**WHAT YOU NEED TO DO:** Answer with the exact lines of the following material from the one containing "r_pcm = 0; r_st = 0;" through the one containing "wire [7:0] r_f", both end lines included.

**RECORDS FOR THE TASK:**
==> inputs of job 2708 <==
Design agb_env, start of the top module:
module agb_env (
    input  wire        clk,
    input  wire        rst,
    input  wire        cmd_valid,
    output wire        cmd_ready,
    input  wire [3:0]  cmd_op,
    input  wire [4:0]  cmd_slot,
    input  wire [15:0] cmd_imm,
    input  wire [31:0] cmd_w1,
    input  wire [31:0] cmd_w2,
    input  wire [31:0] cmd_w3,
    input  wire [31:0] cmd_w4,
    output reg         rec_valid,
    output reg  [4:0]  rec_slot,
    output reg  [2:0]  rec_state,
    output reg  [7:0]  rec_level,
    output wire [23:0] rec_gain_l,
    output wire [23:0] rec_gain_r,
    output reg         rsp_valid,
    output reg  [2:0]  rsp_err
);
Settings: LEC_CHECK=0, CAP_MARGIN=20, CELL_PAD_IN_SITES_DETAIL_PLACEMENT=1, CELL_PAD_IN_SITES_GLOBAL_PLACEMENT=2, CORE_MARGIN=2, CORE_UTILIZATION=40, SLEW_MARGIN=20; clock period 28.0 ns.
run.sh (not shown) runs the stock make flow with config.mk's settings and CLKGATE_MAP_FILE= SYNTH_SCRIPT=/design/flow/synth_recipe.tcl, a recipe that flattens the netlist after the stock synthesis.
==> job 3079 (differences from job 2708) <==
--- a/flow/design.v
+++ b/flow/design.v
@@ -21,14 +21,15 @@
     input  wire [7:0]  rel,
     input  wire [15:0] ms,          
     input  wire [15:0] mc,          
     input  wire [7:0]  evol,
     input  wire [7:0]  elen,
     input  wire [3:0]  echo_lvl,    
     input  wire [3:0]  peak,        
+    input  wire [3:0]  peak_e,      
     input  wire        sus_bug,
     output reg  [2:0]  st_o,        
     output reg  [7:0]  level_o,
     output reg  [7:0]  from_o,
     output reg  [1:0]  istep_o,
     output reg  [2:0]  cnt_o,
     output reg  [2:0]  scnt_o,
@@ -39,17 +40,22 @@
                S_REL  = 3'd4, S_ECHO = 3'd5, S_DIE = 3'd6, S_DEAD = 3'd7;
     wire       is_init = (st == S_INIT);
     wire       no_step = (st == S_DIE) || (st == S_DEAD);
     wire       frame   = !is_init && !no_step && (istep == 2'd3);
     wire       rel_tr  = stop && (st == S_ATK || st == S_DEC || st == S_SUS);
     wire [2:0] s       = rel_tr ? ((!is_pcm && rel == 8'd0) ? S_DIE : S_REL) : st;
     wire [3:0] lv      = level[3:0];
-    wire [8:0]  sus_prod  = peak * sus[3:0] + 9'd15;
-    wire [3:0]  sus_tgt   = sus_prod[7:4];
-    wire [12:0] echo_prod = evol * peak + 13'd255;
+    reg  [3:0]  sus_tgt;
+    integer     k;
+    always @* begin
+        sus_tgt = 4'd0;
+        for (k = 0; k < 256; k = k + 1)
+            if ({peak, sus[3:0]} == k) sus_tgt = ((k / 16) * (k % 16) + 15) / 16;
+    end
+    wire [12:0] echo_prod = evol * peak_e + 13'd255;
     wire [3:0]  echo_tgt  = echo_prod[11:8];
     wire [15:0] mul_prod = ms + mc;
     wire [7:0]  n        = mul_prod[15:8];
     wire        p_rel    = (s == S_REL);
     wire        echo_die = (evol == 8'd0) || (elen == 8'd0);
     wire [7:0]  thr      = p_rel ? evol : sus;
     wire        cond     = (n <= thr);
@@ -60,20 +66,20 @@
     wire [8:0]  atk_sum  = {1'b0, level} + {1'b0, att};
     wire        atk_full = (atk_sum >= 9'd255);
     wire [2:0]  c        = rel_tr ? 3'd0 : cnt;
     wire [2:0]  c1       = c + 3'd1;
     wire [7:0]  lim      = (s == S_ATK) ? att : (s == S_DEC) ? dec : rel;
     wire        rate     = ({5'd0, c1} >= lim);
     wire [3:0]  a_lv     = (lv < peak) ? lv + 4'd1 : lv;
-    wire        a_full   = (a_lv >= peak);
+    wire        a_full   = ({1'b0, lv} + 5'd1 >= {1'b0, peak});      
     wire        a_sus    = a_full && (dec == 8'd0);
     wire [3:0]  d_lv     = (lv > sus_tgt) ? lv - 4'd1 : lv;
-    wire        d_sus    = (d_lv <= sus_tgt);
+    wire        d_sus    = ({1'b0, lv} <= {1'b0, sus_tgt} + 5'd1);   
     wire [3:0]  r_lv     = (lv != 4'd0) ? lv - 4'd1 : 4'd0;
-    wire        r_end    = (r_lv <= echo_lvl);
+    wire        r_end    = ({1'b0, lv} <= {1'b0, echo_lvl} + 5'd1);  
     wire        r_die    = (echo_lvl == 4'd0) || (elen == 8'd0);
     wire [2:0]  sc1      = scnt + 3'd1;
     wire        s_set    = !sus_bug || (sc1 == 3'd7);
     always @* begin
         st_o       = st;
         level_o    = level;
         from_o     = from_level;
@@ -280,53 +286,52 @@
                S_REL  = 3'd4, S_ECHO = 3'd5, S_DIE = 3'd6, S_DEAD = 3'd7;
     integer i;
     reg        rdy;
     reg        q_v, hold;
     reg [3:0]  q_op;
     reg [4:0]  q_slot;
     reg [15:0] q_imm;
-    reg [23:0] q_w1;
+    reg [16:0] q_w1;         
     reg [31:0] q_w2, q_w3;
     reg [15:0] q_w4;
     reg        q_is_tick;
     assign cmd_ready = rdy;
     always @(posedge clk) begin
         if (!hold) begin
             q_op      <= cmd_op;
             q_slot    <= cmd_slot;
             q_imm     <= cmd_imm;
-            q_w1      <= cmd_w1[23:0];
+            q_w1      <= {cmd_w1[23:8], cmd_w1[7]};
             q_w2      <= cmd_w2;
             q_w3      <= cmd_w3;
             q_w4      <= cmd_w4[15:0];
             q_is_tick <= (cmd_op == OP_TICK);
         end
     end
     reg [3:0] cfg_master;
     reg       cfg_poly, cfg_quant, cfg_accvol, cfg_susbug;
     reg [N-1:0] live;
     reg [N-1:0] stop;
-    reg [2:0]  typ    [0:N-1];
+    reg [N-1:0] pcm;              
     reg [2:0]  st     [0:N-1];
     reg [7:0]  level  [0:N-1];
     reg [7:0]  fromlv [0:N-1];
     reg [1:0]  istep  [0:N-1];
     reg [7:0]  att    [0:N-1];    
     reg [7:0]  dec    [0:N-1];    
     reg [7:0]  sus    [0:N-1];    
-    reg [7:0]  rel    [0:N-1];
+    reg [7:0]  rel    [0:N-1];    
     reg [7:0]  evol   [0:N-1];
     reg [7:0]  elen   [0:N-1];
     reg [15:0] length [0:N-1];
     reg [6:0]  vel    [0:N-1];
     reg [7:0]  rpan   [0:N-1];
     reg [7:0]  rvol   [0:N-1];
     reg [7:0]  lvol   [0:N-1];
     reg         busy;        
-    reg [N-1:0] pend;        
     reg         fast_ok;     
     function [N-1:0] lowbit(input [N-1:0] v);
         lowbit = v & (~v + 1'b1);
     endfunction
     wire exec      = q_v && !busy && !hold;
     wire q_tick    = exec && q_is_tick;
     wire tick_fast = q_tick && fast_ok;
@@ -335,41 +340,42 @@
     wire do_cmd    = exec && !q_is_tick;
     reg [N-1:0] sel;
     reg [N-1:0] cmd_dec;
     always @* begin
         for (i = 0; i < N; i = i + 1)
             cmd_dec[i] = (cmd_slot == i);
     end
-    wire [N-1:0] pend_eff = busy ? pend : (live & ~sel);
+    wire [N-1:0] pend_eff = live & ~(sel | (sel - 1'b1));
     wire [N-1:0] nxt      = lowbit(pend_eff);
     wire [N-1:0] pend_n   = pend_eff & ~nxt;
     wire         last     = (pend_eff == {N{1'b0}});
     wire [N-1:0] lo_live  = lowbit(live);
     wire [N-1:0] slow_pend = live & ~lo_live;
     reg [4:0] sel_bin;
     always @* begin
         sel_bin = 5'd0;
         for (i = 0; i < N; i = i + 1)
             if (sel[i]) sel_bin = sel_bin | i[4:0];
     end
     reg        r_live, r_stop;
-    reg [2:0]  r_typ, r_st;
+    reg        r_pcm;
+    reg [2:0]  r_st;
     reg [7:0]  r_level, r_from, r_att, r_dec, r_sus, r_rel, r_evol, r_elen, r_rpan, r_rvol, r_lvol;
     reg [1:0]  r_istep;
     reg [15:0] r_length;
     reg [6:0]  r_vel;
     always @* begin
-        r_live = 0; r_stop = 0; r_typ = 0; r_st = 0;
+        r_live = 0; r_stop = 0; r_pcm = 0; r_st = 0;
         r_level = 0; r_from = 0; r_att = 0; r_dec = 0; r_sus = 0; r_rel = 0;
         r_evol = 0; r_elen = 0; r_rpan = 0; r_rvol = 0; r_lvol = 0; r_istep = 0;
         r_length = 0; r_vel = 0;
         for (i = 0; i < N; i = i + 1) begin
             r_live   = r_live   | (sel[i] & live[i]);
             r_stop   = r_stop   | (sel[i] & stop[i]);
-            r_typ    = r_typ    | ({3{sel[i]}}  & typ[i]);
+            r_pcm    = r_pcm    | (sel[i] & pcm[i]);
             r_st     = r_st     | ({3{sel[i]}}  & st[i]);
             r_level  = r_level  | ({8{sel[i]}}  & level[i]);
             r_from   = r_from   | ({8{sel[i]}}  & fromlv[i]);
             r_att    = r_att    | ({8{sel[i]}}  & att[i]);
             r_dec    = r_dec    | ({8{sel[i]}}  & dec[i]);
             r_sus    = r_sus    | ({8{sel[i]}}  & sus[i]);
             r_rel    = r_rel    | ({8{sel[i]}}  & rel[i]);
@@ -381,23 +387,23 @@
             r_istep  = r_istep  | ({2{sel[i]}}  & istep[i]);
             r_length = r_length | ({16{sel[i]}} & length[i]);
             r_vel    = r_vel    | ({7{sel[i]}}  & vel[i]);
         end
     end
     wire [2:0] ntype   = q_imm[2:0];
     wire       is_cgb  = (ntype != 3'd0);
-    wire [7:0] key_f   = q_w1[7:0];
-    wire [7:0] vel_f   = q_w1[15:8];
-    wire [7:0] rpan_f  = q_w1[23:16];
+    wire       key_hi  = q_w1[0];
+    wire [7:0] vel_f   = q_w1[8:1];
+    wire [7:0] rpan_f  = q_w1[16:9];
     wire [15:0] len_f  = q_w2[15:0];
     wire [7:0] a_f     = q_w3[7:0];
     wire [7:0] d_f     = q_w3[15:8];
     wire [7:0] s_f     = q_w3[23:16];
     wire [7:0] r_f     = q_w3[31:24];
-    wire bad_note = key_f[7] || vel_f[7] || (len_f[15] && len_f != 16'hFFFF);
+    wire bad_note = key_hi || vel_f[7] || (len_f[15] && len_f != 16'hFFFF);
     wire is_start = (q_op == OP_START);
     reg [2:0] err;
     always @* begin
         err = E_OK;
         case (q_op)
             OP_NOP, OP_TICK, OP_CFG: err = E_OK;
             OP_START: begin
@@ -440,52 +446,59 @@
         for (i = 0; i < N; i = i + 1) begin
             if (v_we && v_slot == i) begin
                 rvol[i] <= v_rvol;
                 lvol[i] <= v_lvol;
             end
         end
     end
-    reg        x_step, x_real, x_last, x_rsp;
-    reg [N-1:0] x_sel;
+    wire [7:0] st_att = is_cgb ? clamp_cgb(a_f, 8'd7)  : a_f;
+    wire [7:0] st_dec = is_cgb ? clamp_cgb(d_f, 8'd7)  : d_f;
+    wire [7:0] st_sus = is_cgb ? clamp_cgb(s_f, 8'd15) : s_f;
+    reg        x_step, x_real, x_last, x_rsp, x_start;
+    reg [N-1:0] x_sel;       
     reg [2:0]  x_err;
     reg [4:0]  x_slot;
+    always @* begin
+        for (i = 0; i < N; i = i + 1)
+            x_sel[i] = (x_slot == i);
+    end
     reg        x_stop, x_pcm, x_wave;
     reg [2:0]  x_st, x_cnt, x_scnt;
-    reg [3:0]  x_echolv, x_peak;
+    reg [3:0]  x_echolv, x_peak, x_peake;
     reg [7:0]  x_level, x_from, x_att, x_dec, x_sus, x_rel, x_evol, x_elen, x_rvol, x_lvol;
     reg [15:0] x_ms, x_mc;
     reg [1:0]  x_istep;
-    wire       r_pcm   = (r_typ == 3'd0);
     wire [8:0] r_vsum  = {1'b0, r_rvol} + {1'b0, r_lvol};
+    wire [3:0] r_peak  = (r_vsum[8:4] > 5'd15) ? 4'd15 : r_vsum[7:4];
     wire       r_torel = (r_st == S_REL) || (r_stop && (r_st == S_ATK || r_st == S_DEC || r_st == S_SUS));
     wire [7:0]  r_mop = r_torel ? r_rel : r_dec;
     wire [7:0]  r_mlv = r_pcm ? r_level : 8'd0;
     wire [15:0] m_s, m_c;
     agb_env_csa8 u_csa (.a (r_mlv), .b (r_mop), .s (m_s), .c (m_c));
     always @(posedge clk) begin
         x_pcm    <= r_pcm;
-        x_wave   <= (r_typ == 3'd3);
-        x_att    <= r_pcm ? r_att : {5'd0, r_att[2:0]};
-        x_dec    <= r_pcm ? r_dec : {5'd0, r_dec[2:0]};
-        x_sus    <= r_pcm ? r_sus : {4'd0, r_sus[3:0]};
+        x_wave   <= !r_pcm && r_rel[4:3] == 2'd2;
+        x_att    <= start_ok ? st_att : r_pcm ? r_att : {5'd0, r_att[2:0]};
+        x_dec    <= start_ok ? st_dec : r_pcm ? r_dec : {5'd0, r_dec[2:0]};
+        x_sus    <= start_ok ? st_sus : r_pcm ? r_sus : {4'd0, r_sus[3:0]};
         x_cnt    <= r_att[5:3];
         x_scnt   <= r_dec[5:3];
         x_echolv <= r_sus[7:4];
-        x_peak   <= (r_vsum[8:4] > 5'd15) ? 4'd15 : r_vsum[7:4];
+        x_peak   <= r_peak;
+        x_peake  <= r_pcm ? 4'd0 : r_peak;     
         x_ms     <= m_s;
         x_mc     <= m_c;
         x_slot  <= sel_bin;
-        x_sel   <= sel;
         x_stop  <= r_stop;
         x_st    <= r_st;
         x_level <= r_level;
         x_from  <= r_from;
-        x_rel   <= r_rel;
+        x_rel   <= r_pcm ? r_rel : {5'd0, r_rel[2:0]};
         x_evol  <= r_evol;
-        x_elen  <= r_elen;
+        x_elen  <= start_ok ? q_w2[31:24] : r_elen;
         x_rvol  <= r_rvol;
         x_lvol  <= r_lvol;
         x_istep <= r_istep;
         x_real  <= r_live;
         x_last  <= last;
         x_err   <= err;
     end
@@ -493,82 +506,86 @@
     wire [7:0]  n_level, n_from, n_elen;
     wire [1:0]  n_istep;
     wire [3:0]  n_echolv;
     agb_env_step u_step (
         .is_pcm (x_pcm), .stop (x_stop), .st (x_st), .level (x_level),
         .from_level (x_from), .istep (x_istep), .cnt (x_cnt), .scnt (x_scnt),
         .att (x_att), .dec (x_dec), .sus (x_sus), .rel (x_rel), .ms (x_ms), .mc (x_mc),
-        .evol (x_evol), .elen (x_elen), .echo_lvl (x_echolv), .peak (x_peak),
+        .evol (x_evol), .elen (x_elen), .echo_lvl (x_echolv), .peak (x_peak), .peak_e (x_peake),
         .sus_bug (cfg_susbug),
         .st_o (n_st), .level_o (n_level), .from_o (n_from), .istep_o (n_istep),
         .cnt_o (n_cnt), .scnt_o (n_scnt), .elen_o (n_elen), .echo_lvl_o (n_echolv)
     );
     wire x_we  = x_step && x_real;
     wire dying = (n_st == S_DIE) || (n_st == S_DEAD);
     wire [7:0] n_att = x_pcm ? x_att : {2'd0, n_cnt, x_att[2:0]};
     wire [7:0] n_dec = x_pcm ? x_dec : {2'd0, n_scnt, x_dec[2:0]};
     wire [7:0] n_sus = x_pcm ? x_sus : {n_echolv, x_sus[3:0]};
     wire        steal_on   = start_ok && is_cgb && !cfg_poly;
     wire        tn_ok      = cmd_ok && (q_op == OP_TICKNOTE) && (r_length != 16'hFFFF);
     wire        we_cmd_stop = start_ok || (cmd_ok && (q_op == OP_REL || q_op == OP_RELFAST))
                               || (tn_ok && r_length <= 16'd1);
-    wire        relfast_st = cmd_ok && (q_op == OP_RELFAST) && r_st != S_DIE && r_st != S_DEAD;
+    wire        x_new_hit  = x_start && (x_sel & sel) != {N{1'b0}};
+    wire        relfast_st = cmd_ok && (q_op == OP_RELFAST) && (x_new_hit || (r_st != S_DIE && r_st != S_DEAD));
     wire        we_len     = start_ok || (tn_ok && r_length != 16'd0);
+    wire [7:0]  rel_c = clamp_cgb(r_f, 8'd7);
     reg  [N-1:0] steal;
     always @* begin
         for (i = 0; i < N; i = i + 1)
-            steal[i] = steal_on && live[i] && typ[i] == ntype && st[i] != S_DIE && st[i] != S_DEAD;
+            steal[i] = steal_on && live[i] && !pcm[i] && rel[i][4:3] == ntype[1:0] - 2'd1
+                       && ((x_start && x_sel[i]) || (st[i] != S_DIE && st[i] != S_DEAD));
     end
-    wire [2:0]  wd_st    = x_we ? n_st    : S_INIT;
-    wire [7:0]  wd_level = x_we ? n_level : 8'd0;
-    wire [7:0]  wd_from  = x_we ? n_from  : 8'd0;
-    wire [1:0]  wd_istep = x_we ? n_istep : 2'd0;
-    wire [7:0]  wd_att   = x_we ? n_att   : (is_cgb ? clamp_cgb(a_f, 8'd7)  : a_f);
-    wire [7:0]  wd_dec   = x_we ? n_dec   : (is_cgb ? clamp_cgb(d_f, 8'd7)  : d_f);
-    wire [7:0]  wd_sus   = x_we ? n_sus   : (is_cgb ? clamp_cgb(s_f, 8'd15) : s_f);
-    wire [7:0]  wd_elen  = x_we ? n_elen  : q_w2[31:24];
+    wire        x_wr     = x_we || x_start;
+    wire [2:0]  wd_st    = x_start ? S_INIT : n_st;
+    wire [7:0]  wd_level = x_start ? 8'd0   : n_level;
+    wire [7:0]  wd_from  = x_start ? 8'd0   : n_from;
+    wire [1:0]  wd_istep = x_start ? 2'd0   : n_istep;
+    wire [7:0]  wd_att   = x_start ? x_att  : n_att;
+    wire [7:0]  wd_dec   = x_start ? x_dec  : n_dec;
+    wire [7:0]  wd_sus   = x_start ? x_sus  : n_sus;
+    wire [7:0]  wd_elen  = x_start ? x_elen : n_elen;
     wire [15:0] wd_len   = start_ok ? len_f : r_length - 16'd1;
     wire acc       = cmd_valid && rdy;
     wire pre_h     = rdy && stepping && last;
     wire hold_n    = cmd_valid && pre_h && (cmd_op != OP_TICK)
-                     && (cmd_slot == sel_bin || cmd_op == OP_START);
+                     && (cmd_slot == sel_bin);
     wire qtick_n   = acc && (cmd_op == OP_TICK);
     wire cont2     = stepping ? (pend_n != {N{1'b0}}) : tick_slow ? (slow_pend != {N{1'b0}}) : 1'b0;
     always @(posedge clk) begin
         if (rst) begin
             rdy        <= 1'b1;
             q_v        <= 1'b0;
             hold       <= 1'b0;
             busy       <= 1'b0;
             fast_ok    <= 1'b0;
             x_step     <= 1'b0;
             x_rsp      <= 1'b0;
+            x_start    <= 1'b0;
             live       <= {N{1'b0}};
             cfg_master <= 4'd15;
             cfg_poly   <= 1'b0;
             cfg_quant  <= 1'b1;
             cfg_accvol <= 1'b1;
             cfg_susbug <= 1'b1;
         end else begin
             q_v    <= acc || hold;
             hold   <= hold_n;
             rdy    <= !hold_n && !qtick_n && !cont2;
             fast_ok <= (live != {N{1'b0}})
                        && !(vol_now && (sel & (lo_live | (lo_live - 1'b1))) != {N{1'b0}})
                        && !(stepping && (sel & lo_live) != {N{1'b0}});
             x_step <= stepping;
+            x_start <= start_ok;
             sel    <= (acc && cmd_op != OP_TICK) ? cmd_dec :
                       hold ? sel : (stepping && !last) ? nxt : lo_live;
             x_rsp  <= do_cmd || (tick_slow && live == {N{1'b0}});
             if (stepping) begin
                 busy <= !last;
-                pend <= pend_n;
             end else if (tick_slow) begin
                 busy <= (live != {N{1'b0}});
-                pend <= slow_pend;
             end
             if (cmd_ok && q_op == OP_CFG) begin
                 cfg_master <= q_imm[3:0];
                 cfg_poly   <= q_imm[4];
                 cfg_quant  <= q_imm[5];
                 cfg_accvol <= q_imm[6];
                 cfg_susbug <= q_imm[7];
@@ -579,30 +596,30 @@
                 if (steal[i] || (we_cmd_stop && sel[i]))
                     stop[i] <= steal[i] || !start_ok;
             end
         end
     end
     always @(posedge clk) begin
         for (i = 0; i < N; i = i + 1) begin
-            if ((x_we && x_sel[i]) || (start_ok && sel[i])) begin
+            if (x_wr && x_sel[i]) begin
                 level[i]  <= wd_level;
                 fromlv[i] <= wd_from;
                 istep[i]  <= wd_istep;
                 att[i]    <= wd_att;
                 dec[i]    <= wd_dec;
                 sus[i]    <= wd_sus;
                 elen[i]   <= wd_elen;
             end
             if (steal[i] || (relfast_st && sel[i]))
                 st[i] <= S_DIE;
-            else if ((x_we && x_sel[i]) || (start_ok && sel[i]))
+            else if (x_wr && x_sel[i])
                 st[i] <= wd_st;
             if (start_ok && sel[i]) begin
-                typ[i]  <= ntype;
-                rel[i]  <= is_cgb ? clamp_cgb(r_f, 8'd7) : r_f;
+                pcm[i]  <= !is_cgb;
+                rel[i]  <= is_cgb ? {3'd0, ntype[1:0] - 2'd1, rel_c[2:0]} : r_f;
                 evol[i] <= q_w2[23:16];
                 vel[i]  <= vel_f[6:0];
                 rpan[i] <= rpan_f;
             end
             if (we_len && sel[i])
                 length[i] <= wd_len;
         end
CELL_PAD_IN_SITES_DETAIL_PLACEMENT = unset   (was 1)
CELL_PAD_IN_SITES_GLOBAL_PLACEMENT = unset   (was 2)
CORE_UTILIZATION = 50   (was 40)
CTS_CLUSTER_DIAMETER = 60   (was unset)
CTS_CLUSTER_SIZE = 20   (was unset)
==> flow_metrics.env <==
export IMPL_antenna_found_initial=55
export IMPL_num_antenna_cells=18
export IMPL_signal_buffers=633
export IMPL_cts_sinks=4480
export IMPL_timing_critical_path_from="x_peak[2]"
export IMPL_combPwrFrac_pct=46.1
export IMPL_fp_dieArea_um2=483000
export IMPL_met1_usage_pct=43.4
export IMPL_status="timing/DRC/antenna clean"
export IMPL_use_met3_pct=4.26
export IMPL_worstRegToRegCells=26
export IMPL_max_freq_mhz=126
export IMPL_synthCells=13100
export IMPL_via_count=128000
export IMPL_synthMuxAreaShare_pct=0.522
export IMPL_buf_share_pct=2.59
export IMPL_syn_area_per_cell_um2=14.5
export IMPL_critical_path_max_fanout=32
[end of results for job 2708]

**PROBLEM SOLUTION:**
+        r_live = 0; r_stop = 0; r_pcm = 0; r_st = 0;
         r_level = 0; r_from = 0; r_att = 0; r_dec = 0; r_sus = 0; r_rel = 0;
         r_evol = 0; r_elen = 0; r_rpan = 0; r_rvol = 0; r_lvol = 0; r_istep = 0;
         r_length = 0; r_vel = 0;
         for (i = 0; i < N; i = i + 1) begin
             r_live   = r_live   | (sel[i] & live[i]);
             r_stop   = r_stop   | (sel[i] & stop[i]);
-            r_typ    = r_typ    | ({3{sel[i]}}  & typ[i]);
+            r_pcm    = r_pcm    | (sel[i] & pcm[i]);
             r_st     = r_st     | ({3{sel[i]}}  & st[i]);
             r_level  = r_level  | ({8{sel[i]}}  & level[i]);
             r_from   = r_from   | ({8{sel[i]}}  & fromlv[i]);
             r_att    = r_att    | ({8{sel[i]}}  & att[i]);
             r_dec    = r_dec    | ({8{sel[i]}}  & dec[i]);
             r_sus    = r_sus    | ({8{sel[i]}}  & sus[i]);
             r_rel    = r_rel    | ({8{sel[i]}}  & rel[i]);
@@ -381,23 +387,23 @@
             r_istep  = r_istep  | ({2{sel[i]}}  & istep[i]);
             r_length = r_length | ({16{sel[i]}} & length[i]);
             r_vel    = r_vel    | ({7{sel[i]}}  & vel[i]);
         end
     end
     wire [2:0] ntype   = q_imm[2:0];
     wire       is_cgb  = (ntype != 3'd0);
-    wire [7:0] key_f   = q_w1[7:0];
-    wire [7:0] vel_f   = q_w1[15:8];
-    wire [7:0] rpan_f  = q_w1[23:16];
+    wire       key_hi  = q_w1[0];
+    wire [7:0] vel_f   = q_w1[8:1];
+    wire [7:0] rpan_f  = q_w1[16:9];
     wire [15:0] len_f  = q_w2[15:0];
     wire [7:0] a_f     = q_w3[7:0];
     wire [7:0] d_f     = q_w3[15:8];
     wire [7:0] s_f     = q_w3[23:16];
     wire [7:0] r_f     = q_w3[31:24];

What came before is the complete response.